Assuming they became your boss through technical merit they should be able to adequately describe requirements and anticipate implementation details. They could do it themselves if they had the time, but they don't anymore. Good requirements shouldn't need follow up questions beyond you potentially not knowing how to do something. You ask your boss.
Your boss doesn't have to know the whole project to deliver their piece. This funnels all the planning towards the top and they have massive incentive to shut the fuck up and not leak anything. It really is that simple.
But the boss could not have as specialized skillset and knowledge as the lower level worker would have, so the boss couldn't be able to know as much, compared to what lower level worker would need to find out.
Responsibilities have to be delegated from the up, down, because upper level can't possibly have all the knowledge and skill of the skill-workers themselves as they are not spending 100% of their time on this exact skill work.

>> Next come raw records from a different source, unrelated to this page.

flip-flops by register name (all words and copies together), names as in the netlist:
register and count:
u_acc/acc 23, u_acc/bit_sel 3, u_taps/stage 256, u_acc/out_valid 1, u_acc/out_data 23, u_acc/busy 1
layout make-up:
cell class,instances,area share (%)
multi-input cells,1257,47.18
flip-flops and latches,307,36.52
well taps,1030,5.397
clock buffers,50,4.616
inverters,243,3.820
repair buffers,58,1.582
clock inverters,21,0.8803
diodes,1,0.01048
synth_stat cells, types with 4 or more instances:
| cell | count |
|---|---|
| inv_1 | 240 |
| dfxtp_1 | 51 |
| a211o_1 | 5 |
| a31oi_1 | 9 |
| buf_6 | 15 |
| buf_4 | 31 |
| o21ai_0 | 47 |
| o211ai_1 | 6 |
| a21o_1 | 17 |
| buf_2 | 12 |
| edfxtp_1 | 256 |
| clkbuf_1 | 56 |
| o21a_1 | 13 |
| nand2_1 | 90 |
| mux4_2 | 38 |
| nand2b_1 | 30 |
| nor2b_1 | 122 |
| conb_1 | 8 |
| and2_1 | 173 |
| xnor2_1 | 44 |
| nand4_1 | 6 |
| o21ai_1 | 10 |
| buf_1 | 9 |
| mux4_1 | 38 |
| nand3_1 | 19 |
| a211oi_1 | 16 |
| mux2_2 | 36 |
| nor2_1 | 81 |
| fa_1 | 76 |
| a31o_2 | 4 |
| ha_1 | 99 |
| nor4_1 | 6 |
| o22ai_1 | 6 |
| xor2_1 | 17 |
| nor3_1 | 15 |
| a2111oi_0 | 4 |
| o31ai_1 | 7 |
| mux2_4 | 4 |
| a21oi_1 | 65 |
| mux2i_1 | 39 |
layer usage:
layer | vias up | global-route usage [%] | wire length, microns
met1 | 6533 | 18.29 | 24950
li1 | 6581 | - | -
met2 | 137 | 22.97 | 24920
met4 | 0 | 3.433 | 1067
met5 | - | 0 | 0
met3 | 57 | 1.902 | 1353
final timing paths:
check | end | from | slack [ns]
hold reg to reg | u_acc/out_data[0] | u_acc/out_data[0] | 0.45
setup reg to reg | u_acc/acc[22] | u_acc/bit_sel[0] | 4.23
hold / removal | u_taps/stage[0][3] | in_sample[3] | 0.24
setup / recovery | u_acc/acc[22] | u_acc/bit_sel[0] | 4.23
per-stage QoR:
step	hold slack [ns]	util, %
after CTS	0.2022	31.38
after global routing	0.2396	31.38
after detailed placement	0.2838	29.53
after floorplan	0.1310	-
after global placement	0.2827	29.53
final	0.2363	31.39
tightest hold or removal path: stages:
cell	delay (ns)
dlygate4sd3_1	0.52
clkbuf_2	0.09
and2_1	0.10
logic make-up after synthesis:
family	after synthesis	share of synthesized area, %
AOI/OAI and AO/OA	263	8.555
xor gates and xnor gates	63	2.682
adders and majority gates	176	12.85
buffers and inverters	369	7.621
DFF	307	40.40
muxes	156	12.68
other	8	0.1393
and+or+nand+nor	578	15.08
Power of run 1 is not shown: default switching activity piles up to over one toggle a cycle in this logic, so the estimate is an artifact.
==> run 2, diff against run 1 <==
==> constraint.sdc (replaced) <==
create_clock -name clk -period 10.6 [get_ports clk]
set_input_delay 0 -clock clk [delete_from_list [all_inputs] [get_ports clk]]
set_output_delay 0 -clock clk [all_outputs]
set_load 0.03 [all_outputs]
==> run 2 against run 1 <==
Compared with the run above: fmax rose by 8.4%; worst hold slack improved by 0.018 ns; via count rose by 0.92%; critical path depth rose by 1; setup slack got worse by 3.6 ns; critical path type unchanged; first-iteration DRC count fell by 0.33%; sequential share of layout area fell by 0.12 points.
## config.mk

```make
export PLATFORM = sky130hd
export DESIGN_NAME = flash_cmd_decoder
export DESIGN_NICKNAME = d
export VERILOG_FILES = /design/src/rtl/flash_cmd_pkg.sv /design/src/rtl/flash_sec_queue.sv /design/src/rtl/flash_cmd_seq.sv /design/src/rtl/flash_cmd_decoder.sv
export SDC_FILE = /design/constraint.sdc
export NUM_CORES = 1
export LEC_CHECK = 0
export ABC_CLOCK_PERIOD_IN_PS = 6500
export BUFFER_PORTS_ARGS = -buffer_cell sky130_fd_sc_hd__buf_2
export CAP_MARGIN = 20
export CORE_MARGIN = 2
export CORE_UTILIZATION = 50
export CTS_BUF_LIST = sky130_fd_sc_hd__clkbuf_8
export DETAILED_ROUTE_END_ITERATION = 10
export GPL_TIMING_DRIVEN = 0
export PLACE_DENSITY = 0.82
export SYNTH_ARGS = -nofsm -noshare
export SYNTH_HDL_FRONTEND = slang
export SYNTH_HIERARCHICAL = 1
export SYNTH_SLANG_ARGS = --single-unit
```

## constraint.sdc

```tcl
create_clock -name clk_i -period 6.5 [get_ports clk_i]
set_input_delay 0.65 -clock clk_i [delete_from_list [all_inputs] [get_ports clk_i]]
set_output_delay 0.65 -clock clk_i [all_outputs]
set_load 0.02 [all_outputs]
```
--- src/rtl/sdb_stab.sv ---
module sdb_stab #(
   parameter int W = 4
) (
   input  logic         clk,
   input  logic         rst_n,
   input  logic         tick,
   input  logic [W-1:0] samp,
   input  logic         ack,
   output logic [W-1:0] sig_q,
   output logic         irq
);
   logic [W-1:0] prev;
   logic         have_prev;
   logic         seeded;
   logic         accept;
   logic         chg;

   assign accept = tick && have_prev && (samp == prev);
   assign chg    = accept && seeded && (samp != sig_q);

   always_ff @(posedge clk or negedge rst_n) begin
      if (!rst_n) begin
         prev      <= '0;
         have_prev <= 1'b0;
      end else if (tick) begin
         prev      <= samp;
         have_prev <= 1'b1;
      end
   end

   always_ff @(posedge clk or negedge rst_n) begin
      if (!rst_n) begin
         sig_q  <= '0;
         seeded <= 1'b0;
      end else if (accept) begin
         sig_q  <= samp;
         seeded <= 1'b1;
      end
   end

   always_ff @(posedge clk or negedge rst_n) begin
      if (!rst_n)   irq <= 1'b0;
      else if (chg) irq <= 1'b1;
      else if (ack) irq <= 1'b0;
   end

   // the held value only moves on a sampling tick
   p_update_on_tick_r3: assert property (@(posedge clk) disable iff (!rst_n)
      !tick |=> $stable(sig_q));
   // a pending interrupt holds without an acknowledge
   p_irq_hold_r6: assert property (@(posedge clk) disable iff (!rst_n)
      (irq && !ack) |=> irq);
   // acknowledge clears when no change arrives
   p_ack_clear_r7: assert property (@(posedge clk) disable iff (!rst_n)
      (ack && !chg) |=> !irq);
   // a change beats a simultaneous acknowledge
   p_set_wins_r8: assert property (@(posedge clk) disable iff (!rst_n)
      chg |=> irq);
endmodule
## src/rtl/wsg_pkg.sv

```systemverilog
package wsg_pkg;
  typedef enum logic {ST_IDLE = 1'b0, ST_RUN = 1'b1} run_st_e;
endpackage

```

## src/rtl/wsg_beat_ctrl.sv

```systemverilog
module wsg_beat_ctrl
  import wsg_pkg::*;
#(
  parameter int LEN_W     = 16,
  parameter int OFS_W     = 3,
  parameter int MAX_BEATS = 4
) (
  input  logic             clk_i,
  input  logic             rst_ni,
  input  logic             start_i,
  input  logic [LEN_W-1:0] len_m1_i,
  input  logic             beat_i,
  output logic             busy_o,
  output logic             final_o,
  output logic             burst_end_o,
  output logic [OFS_W-1:0] tail_o
);
  localparam int CNT_W   = LEN_W - OFS_W;
  localparam int BURST_W = (MAX_BEATS > 1) ? $clog2(MAX_BEATS) : 1;

  run_st_e            st_q;
  logic [CNT_W-1:0]   left_q;   // beats remaining after the current one
  logic [BURST_W-1:0] bcnt_q;   // position inside current burst
  logic [OFS_W-1:0]   tail_q;

  assign busy_o      = (st_q == ST_RUN);
  assign final_o     = busy_o && (left_q == '0);
  assign burst_end_o = (bcnt_q == BURST_W'(MAX_BEATS - 1));
  assign tail_o      = tail_q;

  always_ff @(posedge clk_i or negedge rst_ni) begin
    if (!rst_ni) begin
      st_q   <= ST_IDLE;
      left_q <= '0;
      bcnt_q <= '0;
      tail_q <= '0;
    end else if (start_i && !busy_o) begin
      st_q   <= ST_RUN;
      left_q <= len_m1_i[LEN_W-1:OFS_W];
      bcnt_q <= '0;
      tail_q <= len_m1_i[OFS_W-1:0];
    end else if (beat_i && busy_o) begin
      if (final_o) begin
        st_q <= ST_IDLE;
      end else begin
        left_q <= left_q - CNT_W'(1);
      end
      bcnt_q <= burst_end_o ? '0 : bcnt_q + BURST_W'(1);
    end
  end
endmodule

```

## src/rtl/wsg_strb_enc.sv

```systemverilog
module wsg_strb_enc #(
  parameter int STRB_W = 8,
  parameter int OFS_W  = 3
) (
  input  logic              final_i,
  input  logic [OFS_W-1:0]  tail_i,
  output logic [STRB_W-1:0] strb_o
);
  // lane i enabled unless on final beat and beyond tail byte
  for (genvar i = 0; i < STRB_W; i++) begin : g_lane
    assign strb_o[i] = ~final_i | (OFS_W'(i) <= tail_i);
  end
endmodule

```

## src/rtl/wstrb_tail_gen.sv

```systemverilog
module wstrb_tail_gen #(
  parameter int DATA_W    = 64,
  parameter int LEN_W     = 16,
  parameter int MAX_BEATS = 4
) (
  input  logic                clk_i,
  input  logic                rst_ni,
  input  logic                req_valid_i,
  output logic                req_ready_o,
  input  logic [LEN_W-1:0]    req_len_m1_i,
  input  logic                src_valid_i,
  output logic                src_ready_o,
  input  logic [DATA_W-1:0]   src_data_i,
  output logic                wvalid_o,
  input  logic                wready_i,
  output logic [DATA_W-1:0]   wdata_o,
  output logic [DATA_W/8-1:0] wstrb_o,
  output logic                wlast_o
);
  localparam int STRB_W = DATA_W / 8;
  localparam int OFS_W  = $clog2(STRB_W);

  logic             busy, fin, burst_end, beat;
  logic [OFS_W-1:0] tail;

  assign req_ready_o = ~busy;
  assign wvalid_o    = busy & src_valid_i;
  assign src_ready_o = busy & wready_i;
  assign wdata_o     = src_data_i;
  assign beat        = wvalid_o & wready_i;
  assign wlast_o     = busy & (fin | burst_end);

  wsg_beat_ctrl #(
    .LEN_W(LEN_W), .OFS_W(OFS_W), .MAX_BEATS(MAX_BEATS)
  ) u_ctrl (
    .clk_i(clk_i), .rst_ni(rst_ni),
    .start_i(req_valid_i), .len_m1_i(req_len_m1_i),
    .beat_i(beat), .busy_o(busy), .final_o(fin),
    .burst_end_o(burst_end), .tail_o(tail)
  );

  wsg_strb_enc #(
    .STRB_W(STRB_W), .OFS_W(OFS_W)
  ) u_enc (
    .final_i(fin), .tail_i(tail), .strb_o(wstrb_o)
  );
endmodule

```
===== config.mk =====
export PLATFORM = sky130hd
export DESIGN_NAME = fcb_coef_bank
export DESIGN_NICKNAME = d
export VERILOG_FILES = /design/src/rtl/fcb_pkg.sv /design/src/rtl/fcb_host_regs.sv /design/src/rtl/fcb_shadow_bank.sv /design/src/rtl/fcb_frame_seq.sv /design/src/rtl/fcb_coef_bank.sv
export SDC_FILE = /design/constraint.sdc
export NUM_CORES = 1
export LEC_CHECK = 0
export ABC_AREA = 1
export BUFFER_PORTS_ARGS = -buffer_cell sky130_fd_sc_hd__buf_2
export CAP_MARGIN = 20
export CORE_MARGIN = 1.5
export CORE_UTILIZATION = 36
export DETAILED_ROUTE_END_ITERATION = 16
export MAX_ROUTING_LAYER = met4
export SYNTH_ARGS = -nofsm -noshare
export SYNTH_HDL_FRONTEND = slang
export SYNTH_SLANG_ARGS = --single-unit

===== constraint.sdc =====
create_clock -name clk -period 1.51 [get_ports clk]
set_clock_uncertainty 0.2 [all_clocks]
set_input_delay 0.302 -clock clk [delete_from_list [all_inputs] [get_ports clk]]
set_output_delay 0.302 -clock clk [all_outputs]
set_load 0.01 [all_outputs]
File: src/rtl/mcart_pkg.sv
package mcart_pkg;
  localparam int HOLD_W  = 14;
  localparam int BANK_W  = 7;
  localparam int OFF_W   = 15;
  localparam int ROM_AW  = BANK_W + OFF_W;
  localparam int DATA_W  = 8;
  localparam int CPU_AW  = 16;

  localparam int B_OUTER_LO = 8;
  localparam int B_ONESCR   = 10;
  localparam int B_MODE16   = 11;
  localparam int B_HALF     = 12;
  localparam int B_HORZ     = 13;

  localparam logic [DATA_W-1:0] IDLE_BYTE = '1;

  typedef enum logic [1:0] {
    MIR_VERT   = 2'd0,
    MIR_HORZ   = 2'd1,
    MIR_ONE_LO = 2'd2
  } mir_t;
endpackage

File: src/rtl/mcart_hold_reg.sv
module mcart_hold_reg
  import mcart_pkg::*;
(
  input  logic              clk,
  input  logic              rst_n,
  input  logic              cpu_wr,
  input  logic [CPU_AW-1:0] cpu_addr,
  output logic [HOLD_W-1:0] held
);
  logic hit;

  assign hit = cpu_wr & cpu_addr[CPU_AW-1];

  always_ff @(posedge clk or negedge rst_n) begin
    if (!rst_n) begin
      held <= '0;
    end else if (hit) begin
      held <= cpu_addr[HOLD_W-1:0];
    end
  end
endmodule

File: src/rtl/mcart_bank_dec.sv
module mcart_bank_dec
  import mcart_pkg::*;
#(
  parameter int ROM_MB = 2
) (
  input  logic [HOLD_W-1:0] held,
  output logic [BANK_W-1:0] bank,
  output logic              mode16,
  output logic              half,
  output logic              open_bus
);
  localparam int INNER_W = BANK_W - 2;

  logic [1:0]         outer;
  logic [INNER_W-1:0] inner;

  assign outer  = held[B_OUTER_LO +: 2];
  assign inner  = held[INNER_W-1:0];
  assign mode16 = held[B_MODE16];
  assign half   = held[B_HALF];

  generate
    if (ROM_MB == 1) begin : g_1m
      always_comb begin
        bank     = {outer, inner};
        open_bus = (outer != 2'd0);
      end
    end else if (ROM_MB == 2) begin : g_2m
      always_comb begin
        bank     = {outer, inner};
        open_bus = outer[0];
        if (outer == 2'd2) bank[BANK_W-1 -: 2] = 2'b01;
      end
    end else if (ROM_MB == 3) begin : g_3m
      always_comb begin
        bank     = {outer, inner};
        open_bus = (outer == 2'd1);
        if (outer == 2'd2) bank[BANK_W-1 -: 2] = 2'b01;
        if (outer == 2'd3) bank[BANK_W-1 -: 2] = 2'b10;
      end
    end else begin : g_full
      always_comb begin
        bank     = {outer, inner};
        open_bus = 1'b0;
      end
    end
  endgenerate
endmodule
**src/rtl/vau_pkg.sv**
```systemverilog
// Package vau_pkg
// Shared field positions, operation codes and the decoded micro-op record
// used by every module of the vector logic/arithmetic unit.
// Assumes a fixed 32-bit instruction word and a 128-entry register file.
package vau_pkg;

    localparam int INSN_W   = 32;
    localparam int REG_AW   = 7;
    localparam int CNT_W    = 4;
    localparam int IMM_W    = 7;

    localparam int GRP_LSB  = 28;
    localparam int CNT_LSB  = 24;
    localparam int SUB_LSB  = 21;
    localparam int SRCA_LSB = 14;
    localparam int DST_LSB  = 7;
    localparam int SRCB_LSB = 0;

    localparam logic [3:0] GRP_LOGIC = 4'hB;
    localparam logic [3:0] GRP_ARITH = 4'hA;

    // Where the second operand comes from.
    typedef enum logic [1:0] {
        BSRC_STEP  = 2'd0,
        BSRC_FIXED = 2'd1,
        BSRC_IMM   = 2'd2
    } bsrc_e;

    // Function performed on each element.
    typedef enum logic [2:0] {
        FN_AND = 3'd0,
        FN_XOR = 3'd1,
        FN_OR  = 3'd2,
        FN_ADD = 3'd3,
        FN_SUB = 3'd4,
        FN_SUM = 3'd5,
        FN_ABS = 3'd6
    } fn_e;

    typedef struct packed {
        logic              known;
        fn_e               fn;
        bsrc_e             bsrc;
        logic              a_step;
        logic              d_step;
        logic [CNT_W-1:0]  cnt;
        logic [REG_AW-1:0] ra;
        logic [REG_AW-1:0] rd;
        logic [REG_AW-1:0] rb;
    } uop_t;

endpackage

```
**src/rtl/vau_decode.sv**
```systemverilog
// Module vau_decode
// Turns a raw instruction word into a micro-op: function, operand source,
// stepping flags and register fields. Purely combinational.
// Assumes the word layout held in vau_pkg; groups other than logic and
// arithmetic come out with known = 0.
module vau_decode
    import vau_pkg::*;
(
    input  logic [INSN_W-1:0] word,
    output uop_t              uop
);

    logic [3:0] grp;
    logic [2:0] sub;

    assign grp = word[GRP_LSB +: 4];
    assign sub = word[SUB_LSB +: 3];

    // Field extraction and per-group sub-operation mapping.
    always_comb begin
        uop        = '0;
        uop.cnt    = word[CNT_LSB  +: CNT_W];
        uop.ra     = word[SRCA_LSB +: REG_AW];
        uop.rd     = word[DST_LSB  +: REG_AW];
        uop.rb     = word[SRCB_LSB +: REG_AW];
        uop.a_step = 1'b1;
        uop.d_step = 1'b1;
        uop.fn     = FN_AND;
        uop.bsrc   = BSRC_STEP;
        if (grp == GRP_LOGIC) begin
            uop.known = 1'b1;
            case (sub)
                3'd0: begin uop.fn = FN_AND; uop.bsrc = BSRC_STEP;  end
                3'd1: begin uop.fn = FN_AND; uop.bsrc = BSRC_FIXED; end
                3'd2: begin uop.fn = FN_AND; uop.bsrc = BSRC_IMM;   end
                3'd3: begin uop.fn = FN_XOR; uop.bsrc = BSRC_STEP;  end
                3'd4: begin uop.fn = FN_XOR; uop.bsrc = BSRC_FIXED; end
                3'd5: begin uop.fn = FN_XOR; uop.bsrc = BSRC_IMM;   end
                3'd6: begin uop.fn = FN_OR;  uop.bsrc = BSRC_STEP;  end
                default: begin uop.fn = FN_OR; uop.bsrc = BSRC_FIXED; end
            endcase
        end else if (grp == GRP_ARITH) begin
            uop.known = 1'b1;
            case (sub)
                3'd0: begin uop.fn = FN_ADD; uop.bsrc = BSRC_STEP;  end
                3'd1: begin uop.fn = FN_ADD; uop.bsrc = BSRC_FIXED; end
                3'd2: begin uop.fn = FN_ADD; uop.bsrc = BSRC_IMM;   end
                3'd3: begin
                    uop.fn     = FN_SUM;
                    uop.bsrc   = BSRC_FIXED;
                    uop.d_step = 1'b0;
                end
                3'd4: begin uop.fn = FN_SUB; uop.bsrc = BSRC_STEP;  end
                3'd5: begin uop.fn = FN_SUB; uop.bsrc = BSRC_FIXED; end
                3'd6: begin uop.fn = FN_SUB; uop.bsrc = BSRC_IMM;   end
                default: begin
                    uop.fn     = FN_ABS;
                    uop.bsrc   = BSRC_STEP;
                    uop.a_step = 1'b0;
                end
            endcase
        end
    end

endmodule

```
**src/rtl/vau_seq.sv**
```systemverilog
// Module vau_seq
// Instruction handshake and element sequencer. Takes one word while idle,
// holds its micro-op and walks an element index from 0 to the count.
// Assumes a word with an unknown group is consumed without starting a run.
module vau_seq
    import vau_pkg::*;
(
    input  logic             clk,
    input  logic             rst_n,
    input  logic             insn_valid,
    input  uop_t             uop_in,
    output logic             insn_ready,
    output uop_t             uop_q,
    output logic             busy,
    output logic [CNT_W-1:0] idx,
    output logic             first,
    output logic             last
);

    typedef enum logic {ST_IDLE = 1'b0, ST_RUN = 1'b1} seq_state_e;

    seq_state_e state;
    logic       accept;

    assign insn_ready = (state == ST_IDLE);
    assign accept     = insn_valid && insn_ready;
    assign busy       = (state == ST_RUN);
    assign first      = (idx == '0);
    assign last       = (idx == uop_q.cnt);

    // State, latched micro-op and element index.
    always_ff @(posedge clk) begin
        if (!rst_n) begin
            state <= ST_IDLE;
            uop_q <= '0;
            idx   <= '0;
        end else begin
            case (state)
                ST_IDLE: begin
                    if (accept && uop_in.known) begin
                        state <= ST_RUN;
                        uop_q <= uop_in;
                        idx   <= '0;
                    end
                end
                default: begin
                    if (last) begin
                        state <= ST_IDLE;
                    end else begin
                        idx <= idx + 1'b1;
                    end
                end
            endcase
        end
    end

    AST_TAKEN_DROPS_READY: assert property (@(posedge clk) disable iff (!rst_n)
        (accept && uop_in.known) |=> !insn_ready);

    AST_UNKNOWN_KEEPS_READY: assert property (@(posedge clk) disable iff (!rst_n)
        (accept && !uop_in.known) |=> insn_ready);

    AST_INDEX_IN_RANGE: assert property (@(posedge clk) disable iff (!rst_n)
        busy |-> (idx <= uop_q.cnt));

    AST_RUN_ENDS_AT_LAST: assert property (@(posedge clk) disable iff (!rst_n)
        (busy && last) |=> insn_ready);

endmodule

```
**src/rtl/vau_exec.sv**
```systemverilog
// Module vau_exec
// Per-element datapath: forms the three register indices from the element
// index, masks register 0 to zero, picks the second operand, computes the
// result and gates the write. Keeps one accumulator for the reduction sum.
// Assumes the register file answers reads in the same cycle.
module vau_exec
    import vau_pkg::*;
#(
    parameter int DATA_W = 32
) (
    input  logic              clk,
    input  logic              rst_n,
    input  logic              busy,
    input  logic [CNT_W-1:0]  idx,
    input  logic              first,
    input  logic              last,
    input  fn_e               fn,
    input  bsrc_e             bsrc,
    input  logic              a_step,
    input  logic              d_step,
    input  logic [REG_AW-1:0] ra,
    input  logic [REG_AW-1:0] rd,
    input  logic [REG_AW-1:0] rb,
    output logic [REG_AW-1:0] a_addr,
    input  logic [DATA_W-1:0] a_data,
    output logic [REG_AW-1:0] b_addr,
    input  logic [DATA_W-1:0] b_data,
    output logic              wr_en,
    output logic [REG_AW-1:0] wr_addr,
    output logic [DATA_W-1:0] wr_data,
    output logic              done
);

    localparam int PAD_W = REG_AW - CNT_W;

    logic [REG_AW-1:0] step;
    logic [DATA_W-1:0] opa;
    logic [DATA_W-1:0] breg;
    logic [DATA_W-1:0] opb;
    logic [DATA_W-1:0] imm_ext;
    logic [DATA_W-1:0] acc_q;
    logic [DATA_W-1:0] acc_next;
    logic [DATA_W-1:0] result;
    logic              write_slot;

    assign step    = {{PAD_W{1'b0}}, idx};
    assign a_addr  = a_step ? (ra + step) : ra;
    assign b_addr  = (bsrc == BSRC_STEP) ? (rb + step) : rb;
    assign wr_addr = d_step ? (rd + step) : rd;

    // Register 0 always reads as zero.
    assign opa     = (a_addr == '0) ? '0 : a_data;
    assign breg    = (b_addr == '0) ? '0 : b_data;
    assign imm_ext = {{(DATA_W-IMM_W){rb[IMM_W-1]}}, rb};
    assign opb     = (bsrc == BSRC_IMM) ? imm_ext : breg;

    // Running total for the reduction: seeded with B on the first element.
    assign acc_next = first ? (opa + opb) : (acc_q + opa);

    // Element result selection.
    always_comb begin
        case (fn)
            FN_AND:  result = opa & opb;
            FN_XOR:  result = opa ^ opb;
            FN_OR:   result = opa | opb;
            FN_ADD:  result = opa + opb;
            FN_SUB:  result = opa - opb;
            FN_SUM:  result = acc_next;
            default: result = opb[DATA_W-1] ? (opa - opb) : (opa + opb);
        endcase
    end

    // Accumulator update on every running element.
    always_ff @(posedge clk) begin
        if (!rst_n) begin
            acc_q <= '0;
        end else if (busy) begin
            acc_q <= acc_next;
        end
    end

    assign write_slot = busy && ((fn != FN_SUM) || last);
    assign wr_en      = write_slot && (wr_addr != '0);
    assign wr_data    = result;
    assign done       = busy && last;

    AST_DEST_ADVANCES: assert property (@(posedge clk) disable iff (!rst_n)
        (wr_en && $past(wr_en) && d_step) |-> (wr_addr == $past(wr_addr) + 1'b1));

    AST_DONE_IS_PULSE: assert property (@(posedge clk) disable iff (!rst_n)
        done |=> !done);

    AST_SUM_WRITES_AT_END: assert property (@(posedge clk) disable iff (!rst_n)
        (wr_en && (fn == FN_SUM)) |-> done);

    AST_FIXED_B_HELD: assert property (@(posedge clk) disable iff (!rst_n)
        (busy && !first && (bsrc == BSRC_FIXED)) |-> (b_addr == $past(b_addr)));

endmodule

```
**src/rtl/vec_alu_unit.sv**
```systemverilog
// Module vec_alu_unit
// Top of the vector logic/arithmetic unit: decodes the offered word,
// sequences elements and streams one register-file write per cycle.
// Assumes an external register file with two same-cycle read ports and
// one write port that commits at the rising edge.
module vec_alu_unit
    import vau_pkg::*;
#(
    parameter int DATA_W = 32
) (
    input  logic              clk,
    input  logic              rst_n,
    input  logic              insn_valid,
    output logic              insn_ready,
    input  logic [31:0]       insn_word,
    output logic [6:0]        rf_a_addr,
    input  logic [DATA_W-1:0] rf_a_data,
    output logic [6:0]        rf_b_addr,
    input  logic [DATA_W-1:0] rf_b_data,
    output logic              wr_en,
    output logic [6:0]        wr_addr,
    output logic [DATA_W-1:0] wr_data,
    output logic              done
);

    uop_t             dec_uop;
    uop_t             run_uop;
    logic             busy;
    logic [CNT_W-1:0] idx;
    logic             first;
    logic             last;

    vau_decode u_decode (
        .word (insn_word),
        .uop  (dec_uop)
    );

    vau_seq u_seq (
        .clk        (clk),
        .rst_n      (rst_n),
        .insn_valid (insn_valid),
        .uop_in     (dec_uop),
        .insn_ready (insn_ready),
        .uop_q      (run_uop),
        .busy       (busy),
        .idx        (idx),
        .first      (first),
        .last       (last)
    );

    vau_exec #(.DATA_W(DATA_W)) u_exec (
        .clk     (clk),
        .rst_n   (rst_n),
        .busy    (busy && run_uop.known),
        .idx     (idx),
        .first   (first),
        .last    (last),
        .fn      (run_uop.fn),
        .bsrc    (run_uop.bsrc),
        .a_step  (run_uop.a_step),
        .d_step  (run_uop.d_step),
        .ra      (run_uop.ra),
        .rd      (run_uop.rd),
        .rb      (run_uop.rb),
        .a_addr  (rf_a_addr),
        .a_data  (rf_a_data),
        .b_addr  (rf_b_addr),
        .b_data  (rf_b_data),
        .wr_en   (wr_en),
        .wr_addr (wr_addr),
        .wr_data (wr_data),
        .done    (done)
    );

    AST_NO_WRITE_WHILE_READY: assert property (@(posedge clk) disable iff (!rst_n)
        insn_ready |-> (!wr_en && !done));

    AST_REG0_NEVER_WRITTEN: assert property (@(posedge clk) disable iff (!rst_n)
        (busy && (wr_addr == 7'd0)) |-> !wr_en);

endmodule

```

> Assuming they became your boss through technical merit they should be able to adequately describe requirements and anticipate implementation details.
For a period of time when they are within the domain yes. However if you are not constantly working in the domain to the same extent as the skill worker, you won't be able to keep up with the information. In order to be able to be on the exact same level of information you would need to spend the same amount of time on the skill work itself.
> Good requirements shouldn't need follow up questions beyond you potentially not knowing how to do something.
There's no way you can write such good requirements in any at least even slightly remotely complicated project. Nobody could write such requirements. The complex things are always iterative. You can only do simple, repetitive things like that. Absolutely nothing innovative.
> This funnels all the planning towards the top and they have massive incentive to shut the fuck up and not leak anything. It really is that simple.
This could only work in something like military with standard processes and where everyone follows this routine and orders. But not in intelligence work. Intelligence work is never that straightforward.
That second link is not evidence that they planted it. It's evidence of them using illegal means to discover it. These are not the same thing. Faking probable cause to search your car is not evidence that they planted drugs.
Same as being exonerated for a wrongful conviction. It doesn't mean you didn't actually commit the crime and should let a wrongfully-convicted pedophile manage your daycare center. You really need to dig deeper than the headline to know what was wrongful about the conviction-- the actual offender later being caught is not the same as a procedural error by the prosecutor.
Given that possession isn't the only charge for Schulte, it wasn't planted. None of this was even necessary to make the case; they could easily have dropped these charges.
From the Reddit AMA "I am Andrew Bustamante, a former covert CIA intelligence officer and founder of the Everyday Espionage training platform. Ask me anything."
> "Does the cia use child prostitutes to control assets?"
> "I plead the 5th. The things we use to control assets are unsettling enough without going into details."
Actual violent offenders, murderers, molestors, rapists, etc get far less time and better circumstances.
Leakers continue to leak because the majority of the u.s. population believe their government is corrupt and deserves to be exposed. Said government would produce better outcomes by not continually proving their corruption. Federal corruption is concrete history, it's there on Wikipedia to read, but only the allowed parts.
It's a big club, you ain't in it, and theyre deciding your life for you.
Which is true of basically any company too. They’re not secure because all it takes is a trusted person to go rogue.